> What is required
Read the records below and report each line in which "master" occurs.

> Records for this task
★ ★ ★
==> config.mk <==
export PLATFORM = sky130hd
export DESIGN_NAME = term_tx_port
export DESIGN_NICKNAME = d
export VERILOG_FILES = /design/src/rtl/term_tx_port.sv
export SDC_FILE = /design/constraint.sdc
export NUM_CORES = 1
export LEC_CHECK = 0
export ABC_AREA = 1
export CORE_UTILIZATION = 35
export DETAILED_ROUTE_END_ITERATION = 10
export GPL_ROUTABILITY_DRIVEN = 0
export SETUP_SLACK_MARGIN = 0.05
export SLEW_MARGIN = 20
export SYNTH_ARGS = -nofsm -noshare
export SYNTH_HDL_FRONTEND = slang
export SYNTH_SLANG_ARGS = --single-unit
==> constraint.sdc <==
create_clock -name clk -period 6.5 [get_ports clk]
set_clock_uncertainty 0.15 [all_clocks]
set_input_delay 1.625 -clock clk [delete_from_list [all_inputs] [get_ports clk]]
set_output_delay 1.625 -clock clk [all_outputs]
set_load 0.02 [all_outputs]
### config.mk
export PLATFORM = sky130hd
export DESIGN_NAME = lif_param_sequencer_flat
export DESIGN_NICKNAME = d
export VERILOG_FILES = /design/src/rtl/lif_param_sequencer_if.sv /design/src/rtl/lif_param_sequencer.sv /design/src/flat_wrapper.sv
export SDC_FILE = /design/constraint.sdc
export NUM_CORES = 1
export LEC_CHECK = 0
export ABC_AREA = 1
export CORE_MARGIN = 4
export CORE_UTILIZATION = 50
export CTS_BUF_LIST = sky130_fd_sc_hd__clkbuf_8 sky130_fd_sc_hd__clkbuf_16
export DETAILED_ROUTE_END_ITERATION = 10
export GPL_TIMING_DRIVEN = 0
export PLACE_DENSITY = 0.91
export SYNTH_ARGS = -nofsm -noshare
export SYNTH_HDL_FRONTEND = slang
export SYNTH_SLANG_ARGS = --single-unit
### constraint.sdc
create_clock -name clk -period 2.2 [get_ports clk]
set_clock_uncertainty 0.1 [all_clocks]
set_input_delay 0.22 -clock clk [delete_from_list [all_inputs] [get_ports clk]]
set_output_delay 0.22 -clock clk [all_outputs]
set_load 0.01 [all_outputs]
### src/rtl/lif_param_sequencer_if.sv
// Requester handshake and loader serial pins of the LIF parameter sequencer.
// master = requesters + loader side, slave = the sequencer.
interface lif_param_sequencer_if;
  logic        req0_valid;
  logic [55:0] req0_cfg;
  logic        req0_ready;
  logic        req1_valid;
  logic [55:0] req1_cfg;
  logic        req1_ready;
  logic        ser_data;
  logic        ser_load_en;
  logic        ack_ready;

  modport master (
    output req0_valid, req0_cfg, req1_valid, req1_cfg, ack_ready,
    input  req0_ready, req1_ready, ser_data, ser_load_en
  );

  modport slave (
    input  req0_valid, req0_cfg, req1_valid, req1_cfg, ack_ready,
    output req0_ready, req1_ready, ser_data, ser_load_en
  );
endinterface

### src/rtl/lif_param_sequencer.sv
// Round-robin arbiter + 56-bit serializer feeding the LIF serial parameter loader.
// Optional LIF_SEQ_RETRY_EN: retransmit a frame once after its first ack timeout.
module lif_param_sequencer #(
  parameter int unsigned GAP_CYCLES     = 2,
  parameter int unsigned TIMEOUT_CYCLES = 16
) (
  input  logic                        clk,
  input  logic                        reset_n,
  input  logic                        enable_i,
  lif_param_sequencer_if.slave        bus,
  output logic                        busy_o,
  output logic                        grant_id_o,
  output logic                        done_o,
  output logic                        err_o,
  output logic [7:0]                  frame_count_o
`ifdef LIF_SEQ_RETRY_EN
  ,
  output logic                        retry_active_o
`endif
);

  localparam logic [2:0] S_IDLE     = 3'd0;
  localparam logic [2:0] S_PREAMBLE = 3'd1;
  localparam logic [2:0] S_SHIFT    = 3'd2;
  localparam logic [2:0] S_WAIT_ACK = 3'd3;
  localparam logic [2:0] S_GAP      = 3'd4;

  localparam int unsigned CNT_MAX = (TIMEOUT_CYCLES > GAP_CYCLES) ? TIMEOUT_CYCLES : GAP_CYCLES;
  localparam int unsigned CNT_W   = $clog2(CNT_MAX + 1);

  logic [2:0]       state_q, state_d;
  logic [55:0]      shift_q, shift_d;
  logic [5:0]       bit_cnt_q, bit_cnt_d;
  logic [CNT_W-1:0] wait_cnt_q, wait_cnt_d;
  logic             grant_q, grant_d;
  logic             last_grant_q, last_grant_d;
  logic             done_q, done_d;
  logic             err_q, err_d;
  logic [7:0]       frame_count_q, frame_count_d;
`ifdef LIF_SEQ_RETRY_EN
  logic [55:0]      shadow_q, shadow_d;
  logic             retry_q, retry_d;
`endif

  logic win0, win1, accept0, accept1;

  // Contested cycle goes to the requester not served last.
  assign win0    = bus.req0_valid & (~bus.req1_valid | last_grant_q);
  assign win1    = bus.req1_valid & (~bus.req0_valid | ~last_grant_q);
  assign accept0 = (state_q == S_IDLE) & enable_i & win0;
  assign accept1 = (state_q == S_IDLE) & enable_i & win1;

  assign bus.req0_ready  = accept0;
  assign bus.req1_ready  = accept1;
  assign bus.ser_load_en = (state_q == S_PREAMBLE) | (state_q == S_SHIFT);
  assign bus.ser_data    = (state_q == S_SHIFT) & shift_q[55];

  assign busy_o        = (state_q != S_IDLE);
  assign grant_id_o    = grant_q;
  assign done_o        = done_q;
  assign err_o         = err_q;
  assign frame_count_o = frame_count_q;
`ifdef LIF_SEQ_RETRY_EN
  assign retry_active_o = retry_q;
`endif

  always_comb begin
    // NOTE: every next-state signal gets a default before the case so no path
    // leaves one unassigned, which would infer a latch.
    state_d       = state_q;
    shift_d       = shift_q;
    bit_cnt_d     = bit_cnt_q;
    wait_cnt_d    = wait_cnt_q;
    grant_d       = grant_q;
    last_grant_d  = last_grant_q;
    done_d        = 1'b0;
    err_d         = 1'b0;
    frame_count_d = frame_count_q;
`ifdef LIF_SEQ_RETRY_EN
    shadow_d      = shadow_q;
    retry_d       = retry_q;
`endif

    case (state_q)
      S_IDLE: begin
        if (accept0 || accept1) begin
          shift_d      = accept1 ? bus.req1_cfg : bus.req0_cfg;
          grant_d      = accept1;
          last_grant_d = accept1;
          state_d      = S_PREAMBLE;
`ifdef LIF_SEQ_RETRY_EN
          shadow_d     = accept1 ? bus.req1_cfg : bus.req0_cfg;
`endif
        end
      end
      S_PREAMBLE: begin
        bit_cnt_d = '0;
        state_d   = S_SHIFT;
      end
      S_SHIFT: begin
        shift_d   = {shift_q[54:0], 1'b0};
        bit_cnt_d = bit_cnt_q + 6'd1;
        if (bit_cnt_q == 6'd55) begin
          wait_cnt_d = '0;
          state_d    = S_WAIT_ACK;
        end
      end
      S_WAIT_ACK: begin
        // Ack is checked first so a late ack in the timeout cycle still counts.
        if (bus.ack_ready) begin
          done_d        = 1'b1;
          frame_count_d = frame_count_q + 8'd1;
          wait_cnt_d    = '0;
          state_d       = S_GAP;
`ifdef LIF_SEQ_RETRY_EN
          retry_d       = 1'b0;
`endif
        end else if (wait_cnt_q == CNT_W'(TIMEOUT_CYCLES)) begin
          wait_cnt_d = '0;
          state_d    = S_GAP;
`ifdef LIF_SEQ_RETRY_EN
          if (!retry_q) begin
            retry_d = 1'b1;
            shift_d = shadow_q;
          end else begin
            retry_d = 1'b0;
            err_d   = 1'b1;
          end
`else
          err_d      = 1'b1;
`endif
        end else begin
          wait_cnt_d = wait_cnt_q + 1'b1;
        end
      end
      S_GAP: begin
        if (wait_cnt_q == CNT_W'(GAP_CYCLES - 1)) begin
`ifdef LIF_SEQ_RETRY_EN
          state_d = retry_q ? S_PREAMBLE : S_IDLE;
`else
          state_d = S_IDLE;
`endif
        end else begin
          wait_cnt_d = wait_cnt_q + 1'b1;
        end
      end
      default: state_d = S_IDLE;
    endcase
  end

  // Everything freezes while enable_i is low, which also stretches done/err.
  always_ff @(posedge clk or negedge reset_n) begin
    if (!reset_n) begin
      state_q       <= S_IDLE;
      shift_q       <= '0;
      bit_cnt_q     <= '0;
      wait_cnt_q    <= '0;
      grant_q       <= 1'b0;
      last_grant_q  <= 1'b1;
      done_q        <= 1'b0;
      err_q         <= 1'b0;
      frame_count_q <= '0;
`ifdef LIF_SEQ_RETRY_EN
      shadow_q      <= '0;
      retry_q       <= 1'b0;
`endif
    end else if (enable_i) begin
      // NOTE: non-blocking assignments so every register samples pre-edge values.
      state_q       <= state_d;
      shift_q       <= shift_d;
      bit_cnt_q     <= bit_cnt_d;
      wait_cnt_q    <= wait_cnt_d;
      grant_q       <= grant_d;
      last_grant_q  <= last_grant_d;
      done_q        <= done_d;
      err_q         <= err_d;
      frame_count_q <= frame_count_d;
`ifdef LIF_SEQ_RETRY_EN
      shadow_q      <= shadow_d;
      retry_q       <= retry_d;
`endif
    end
  end

endmodule
### src/flat_wrapper.sv
// flat-port wrapper written by rule: the top's interface ports become plain ports
module lif_param_sequencer_flat 
#(
  parameter int unsigned GAP_CYCLES     = 2,
  parameter int unsigned TIMEOUT_CYCLES = 16
)
  (clk, reset_n, enable_i, busy_o, grant_id_o, done_o, err_o, frame_count_o, bus_req0_valid, bus_req0_cfg, bus_req1_valid, bus_req1_cfg, bus_ack_ready, bus_req0_ready, bus_req1_ready, bus_ser_data, bus_ser_load_en);
  lif_param_sequencer_if bus_i ();
  input  logic clk;
  input  logic reset_n;
  input  logic enable_i;
  output logic busy_o;
  output logic grant_id_o;
  output logic done_o;
  output logic err_o;
  output logic [7:0] frame_count_o;
  input wire logic [$bits(bus_i.req0_valid)-1:0] bus_req0_valid;
  input wire logic [$bits(bus_i.req0_cfg)-1:0] bus_req0_cfg;
  input wire logic [$bits(bus_i.req1_valid)-1:0] bus_req1_valid;
  input wire logic [$bits(bus_i.req1_cfg)-1:0] bus_req1_cfg;
  input wire logic [$bits(bus_i.ack_ready)-1:0] bus_ack_ready;
  output wire logic [$bits(bus_i.req0_ready)-1:0] bus_req0_ready;
  output wire logic [$bits(bus_i.req1_ready)-1:0] bus_req1_ready;
  output wire logic [$bits(bus_i.ser_data)-1:0] bus_ser_data;
  output wire logic [$bits(bus_i.ser_load_en)-1:0] bus_ser_load_en;
  assign bus_i.req0_valid = bus_req0_valid;
  assign bus_i.req0_cfg = bus_req0_cfg;
  assign bus_i.req1_valid = bus_req1_valid;
  assign bus_i.req1_cfg = bus_req1_cfg;
  assign bus_i.ack_ready = bus_ack_ready;
  assign bus_req0_ready = bus_i.req0_ready;
  assign bus_req1_ready = bus_i.req1_ready;
  assign bus_ser_data = bus_i.ser_data;
  assign bus_ser_load_en = bus_i.ser_load_en;
  lif_param_sequencer #(.GAP_CYCLES(GAP_CYCLES), .TIMEOUT_CYCLES(TIMEOUT_CYCLES)) u_core (.clk(clk), .reset_n(reset_n), .enable_i(enable_i), .bus(bus_i), .busy_o(busy_o), .grant_id_o(grant_id_o), .done_o(done_o), .err_o(err_o), .frame_count_o(frame_count_o));
endmodule
==> results.ini <==
[outcome]
status=finished, final reports clean

[floorplanning]
initial_utilization=0.5133
core-area_sq_um=10280
die-width_um=110.7
die_h_um=110.7
die-area_sq_um=12260
fp-row-count=37
io_pins=134

[place]
dpl.hpwl_um=10130
port_buffers=133
place.gp.congestion=0.8320
placed_cells_incl_taps=1070

[sta]
tns_ns=0
finalHoldViolations=0
clock.fmax_mhz=470.5
worst_slew_pin_slew_ns=0.4683
slew-limit-headroom=0.6878
setup_viol=0
fin_crit_sh=0.9662
rsz0062_at_grt=false
period_needed_ns=2.126
drv_slew=0

[route]
post_drt_wl_per_cell_um=12.63
drt_wl_total_um=13760
post-route-drc-count=0
postRouteAntennaNets=0
dr_total_vias=5353
first_pass_iters=7
via_per_inst=4.916
dr.first_iter.drc_count=429

[critical_path]
crit_slowest_cell=clkdlybuf4s50_1
worst-path-buf-inv=3
crit_family=buffers and inverters
crit_path_start_kind=flop
path_cells=nor2_4 > buf_4 > buf_4 > nand2_1 > clkdlybuf4s50_1
critPathCaptureType=output pin
cp.arrival_ns=1.81
cp_max_fo=4
worstSetupPathType=flop to output pin
cp_slowest_stage_delay_ns=0.50
crit_path_frequent_cell=buf_4
required_ns=1.88

[synthesis]
synthFlopType=dfrtp_1
synth_area_sq_um=5275
synth-edff-count=0
ys_warn_count=0
synth_nets=923
ys_types=28
synth_seq_cells=82
synthArstFlopShare=1.000
syn_avg_cell_area_sq_um=6.594
yosys-top-cells-area=dfrtp_1, nand2_1, o21bai_1
ys_seq_area_frac=0.3892
syn_inst=800
synth_top_area_frac=0.3843
yosysTopAreaCell=dfrtp_1

[cts]
ctsLongestPathBuffers=2
cts-root-buf=clkbuf_8
clock_insertion_delay_worst_skew_ns=0.35
cts.clk_slew.worst_paths_ns=0.08
tritoncts=done
cts_sinks=82
cts_buffers=9
htree_levels=3

[cells_and_area]
fin_cells=1089
fin_nets=1072
nFillCells=873
drive_gt1_frac=0.06925
area_growth_pct=34.44
antenna_cells=0

[pwr]
cellLeakagePower_nw=3.688
clkPwrFrac=0.162
power_frac_seq=0.347
swShare=0.4251
p_comb_frac=0.491
vdd_drop_max_uv=503.1
p_switching_mw=3.043
p_int_mw=4.116
power_density_nw_per_um2=1009

[global_route]
grt_pass1_wl_um=23020
antenna_found_initial=0
grt_usage=0.2219
first_global_vias=4951
overflow=0
grt_max_degree=51

[worst_hold_path]
hold_class=primary input to async pin

[run]
maxCapViolCount=0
★ ★ ★
> Finished task
// master = requesters + loader side, slave = the sequencer.
  modport master (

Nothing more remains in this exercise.